A lot of men, especially those that are single, have most likely left the same bedding on their mattresses for months at a time without a single thought of changing those ragged sheets. Is it disgusting? You damn right. Do you think the majority of men care? Hell no. That is until it's time to invite someone into those sheets if you know what we mean.
Repeat Wear Gym Clothes
For some strange reason, a lot of us think it's ok to get ridiculously sweaty in the gym or after a run and do a repeat wear of the same gym clothes we just drenched from the gym session prior. It's not right whatsoever and could possibly cause some type of rash or infection but, a lot of us don't care.
Matter Of Fact... Repeat Wearing Anything
Yeah, this pretty much goes for all of our clothes, after performing a visual scan test for stains, a smell test, and a look over in the mirror, if we can get away with wearing any article of clothing a multitude of times, please believe we'll do it. It's not the most sanitary thing in the world but, we do take into consideration the grossness of what definitely needs to be washed immediately and what can be worn an additional two times.
Yeah, when men tend to be alone we let 'em rip. Those things fly out of our bottoms with so much force and PSI behind them that they could possibly put an eye out or cause temporary loss of sight, loss in ability to hear, and balance if anyone is caught in the crossfire.
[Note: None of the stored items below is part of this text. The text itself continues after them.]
From an optimization exercise on the open Yosys and OpenROAD flow, aimed at a short achievable clock period and few clock cycles; shortcuts taken in it are not production practice. The RTL was checked by simulation tests, not by an equivalence proof against the original design.

Design datapath, start of the top module:
module datapath #(
  parameter cpu_pkg::word_t PC_INIT = '0
) (
  input  logic  CLK,
  input  logic  nRST,
  output cpu_pkg::word_t imem_addr,
  input  cpu_pkg::word_t imem_load,
  input  logic  ihit,
  output logic  dmem_ren,
  output logic  dmem_wen,
  output cpu_pkg::word_t dmem_addr,
  output cpu_pkg::word_t dmem_store,
  input  cpu_pkg::word_t dmem_load,
  output logic  halt
);
For scale: about 170 I/O pins, roughly 68000 um2 of cells after synthesis.
Settings: LEC_CHECK=0, CAP_MARGIN=20, CORE_MARGIN=2, CORE_UTILIZATION=40, SLEW_MARGIN=20, SYNTH_HIERARCHICAL=1; clock period 10.0 ns.
standard.sh (not shown) runs the stock make flow with config.mk's settings and CLKGATE_MAP_FILE= SYNTH_SCRIPT=/design/flow/synth_recipe.tcl, a recipe that flattens the netlist after the stock synthesis.
==> flow/flow/run.sh <==
#!/bin/bash
set -uo pipefail
MARGIN=6.8
if bash standard.sh SETUP_SLACK_MARGIN=$MARGIN finish > standard.log 2>&1; then
  exit 0
fi
W=$(pwd)
sed -e "s#$W/orfs#$W/orfs2#g" standard.sh > standard2.sh
rm -f out/final.def
bash standard2.sh SETUP_SLACK_MARGIN=$MARGIN PLACE_DENSITY_LB_ADDON=0.1 finish > standard2.log 2>&1
Testbench counts at the start, summed over its fixed seeds: cycles 21,330.
Edit:
--- a/flow/design.v
+++ b/flow/design.v
@@ -101,16 +101,17 @@
 );
   logic [31:0] pc;           
   logic [31:0] pc_out;       
   logic        ir_v;         
   logic [31:0] ir, ir_pc4;
   logic        idex_v, idex_we, idex_ld, idex_st, idex_br, idex_beq, idex_pt;
   logic [4:0]  idex_dest, idex_shamt;
   logic [31:0] idex_a, idex_b, idex_sd;
+  logic        idex_sdl;     
   logic        idex_sub, idex_op_add, idex_op_and, idex_op_or, idex_op_slt, idex_op_sll;
   logic [29:0] idex_alt;
   logic        exmem_we, exmem_ld, exmem_st;
   logic        exmem_ldi;    
   logic [4:0]  exmem_dest;
   logic [31:0] exmem_res;    
   logic [31:0] exmem_res_n;  
   logic [31:0] exmem_sd;
@@ -196,17 +197,18 @@
     else if (d_ori)              d_b = {16'h0000, d_imm};
     else if (d_lui)              d_b = {d_imm, 16'h0000};
     else                         d_b = d_rt_val;
   end
   assign d_bx = d_sub ? ~d_b : d_b;    
   assign hit_ex_rs = idex_v && idex_we && (idex_dest == d_rs);
   assign hit_ex_rt = idex_v && idex_we && (idex_dest == d_rt);
   assign load_use = idex_v && idex_ld && idex_we &&
-                    ((d_use_rs && idex_dest == d_rs) || (d_use_rt && idex_dest == d_rt));
+                    ((d_use_rs && idex_dest == d_rs) ||
+                     (d_use_rt && !d_sw && idex_dest == d_rt));
   assign stall    = ir_v && load_use;
   logic [31:0] ex_a, ex_b, ex_sum, ex_res;
   logic [32:0] ex_sum1;
   logic        ex_slt, ex_eq, ex_taken;
   assign ex_a   = idex_a;
   assign ex_b   = idex_b;            
   assign ex_sum1 = {ex_a, 1'b1} + {ex_b, idex_sub};
   assign ex_sum  = ex_sum1[32:1];
@@ -257,28 +259,29 @@
     idex_beq    <= d_beq;
     idex_pt     <= d_taken;
     idex_dest   <= d_dest;
     idex_shamt  <= ir[10:6];
     idex_a      <= (!d_lui && hit_ex_rs) ? ex_res : d_a;
     idex_b      <= (d_bfw && hit_ex_rt) ? (d_sub ? ~ex_res : ex_res) : d_bx;
     idex_sd     <= hit_ex_rt ? ex_res : d_rt_val;
     idex_sub    <= d_sub;
+    idex_sdl    <= hit_ex_rt && idex_ld;
     idex_op_add <= d_addu || d_subu || d_addiu || d_lw || d_sw;
     idex_op_and <= d_and;
     idex_op_or  <= d_or || d_ori || d_lui;
     idex_op_slt <= d_slt;
     idex_op_sll <= d_sll;
     idex_alt    <= d_taken ? ir_pc4[31:2] : d_btgt[31:2];
     exmem_dest  <= idex_dest;
     exmem_res   <= ex_res;
     exmem_res_n <= ~ex_res;
     exmem_ldi   <= idex_v && idex_ld;
     exmem_ld    <= idex_v && idex_ld;    
-    exmem_sd    <= idex_sd;
+    exmem_sd    <= idex_sdl ? dmem_load : idex_sd;
     if (exmem_we) rf[exmem_dest] <= m_val;
   end
 endmodule
 module fetch_next (
   input  logic [31:0] w,         
   input  logic        taken,     
   input  logic [31:0] pc,
   input  logic [31:0] pc4,
What happened:
- count of clock-buffer cells in the layout goes down by 3
- via count goes up by 1.5%
- global-route usage goes up by 0.34 points
- clock skew goes up by 0.042 ns
- wire length goes up by about 2%
- synthesized area goes up by about 1%
- die area goes up by 0.97%
- worst setup slack gets worse by 0.0050 ns
- synthesized cell count goes up by about 2%
- sequential cell count goes up by 1
Testbench counts after the change, summed over its fixed seeds: cycles 21,254.

what the ideal ports hide:
No port has a modelled driver above. Below, the same layouts with a new extraction and two added sets of constraints.
Step 1 (the two cells are an assumption about what drives the block):
set clk [get_ports {CLK}]
set_driving_cell -lib_cell sky130_fd_sc_hd__clkbuf_16 $clk
set_driving_cell -lib_cell sky130_fd_sc_hd__buf_2 [delete_from_list [all_inputs] $clk]
Step 2 moves the port delays by t, midway between the first and last clock arrival at a register: inputs arrive t later, outputs are due t later. That takes back most of the time a late clock gives input paths.
Three values: ideal ports, drivers, drivers and shift; two values: the first two.
run | t, ns | setup slack, ns | slew at the worst register clock pin (ns)
the first run | 0.879 | 6.603 / 6.572 / 5.794 | 0.07 / 0.07
the second run | 0.875 | 6.598 / 6.553 / 5.755 | 0.07 / 0.07
After both steps setup and hold are still met in every run listed. The setup slack of the second run, which loses most, moves by -0.045 ns with the drivers and by -0.843 ns with both steps.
Not only are the loudness and the length of the farts judged so is the smell. We know, disgusting.
Abuse Deodorant & Cologne
If you've never had the chance, take a look at the average man's stick of deodorant and let us know if you think that bad boy needs to be taken into custody and provided therapy. Deodorant sticks tend to be riddled with underarm hair and other gross bodily shavings. Also, we can tell when someone douses themselves in cologne without putting proper hygiene practices into effect.
Enjoy An Adult Film
Luckily, most men like to enjoy a nice late night adult film in their lonesome in the privacy of their own homes. Things get weird when some men decide to take this behavior to the streets and in public in which we recommend to keep this one at home for the safety and well-being of others.
Measuring Our Junk
That's right ladies... Majority of men can say they've compared their junk to their remote controls, cans, and even basic measuring tape. This is truly for self-gratification and to know what our junk looks like in comparison to other household items. With that being said, you might want to clean your remote off immediately.
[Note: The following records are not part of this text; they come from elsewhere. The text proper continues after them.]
From an optimization exercise on the open Yosys and OpenROAD flow, aimed at small area, a short achievable clock period and few clock cycles per item; shortcuts taken in it are not production practice.
At most, simulation tests tie the RTL to the original design; equivalence was not proved.

## lane 1
Design qr_cordic_top, start of the top module:
module qr_cordic_top #(
   parameter int data_w = 13
) (
   input  logic                clk,
   input  logic                rst_n,
   input  logic                valid,
   input  logic [4*data_w-1:0] in,
   output logic                out_valid,
   output logic [4*data_w-1:0] out
);
clock: 12.5 ns
lec_check: 0
cap_margin: 30
core_margin: 2
core_utilization: 30
cts_cluster_diameter: 100
cts_cluster_size: 24
slew_margin: 30
standard.sh (not shown) runs the stock make flow with config.mk's settings and CLKGATE_MAP_FILE= SYNTH_SCRIPT=/design/flow/synth_recipe.tcl, a recipe that flattens the netlist after the stock synthesis.
==> flow/flow/run.sh <==
#!/bin/bash
# Standard layout (the standard.sh, standard synthesis unchanged) with two
# changes to how it is made: timing repair is asked to leave a setup margin,
# so that the layout is pushed below the design's clock period, and the
# buffer on every input and output port is a plain buffer rather than the
# delay cell the resizer picks by default. Each step's output goes to its own
# log file here.
set -euo pipefail
ARGS=("SETUP_SLACK_MARGIN=8.5" "BUFFER_PORTS_ARGS=-buffer_cell sky130_fd_sc_hd__buf_4")
for step in synth floorplan place cts finish; do
  bash standard.sh "${ARGS[@]}" $step > log_$step.txt 2>&1
done
Testbench counts of lane 1, summed over its fixed seeds: cycles 9,120, matrices 96.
Yeah, it's true ladies... Men get their cyberstalk on as well. And sometimes, we're not that good at hiding it either. Especially, when we accidentally like a secret crush's Instagram post from 98 weeks back. Cyberstalking has become a pastime for a lot of people of the modern day in order to see how people are living without asking them directly.
First and foremost, for the men out there that enjoy wearing women's clothes, there's nothing wrong with it at all. People should be able to be comfortable in their skin despite what society thinks but, some men feel like they need to hide the fact that they like wearing their significant other's panties or dresses while no one's around. Hey, whatever floats your boat.
Yes, men do some heinous things when no one's looking but, we're still a necessary part of the social construct to keep the world going around and to provide and protect the ones we love the most.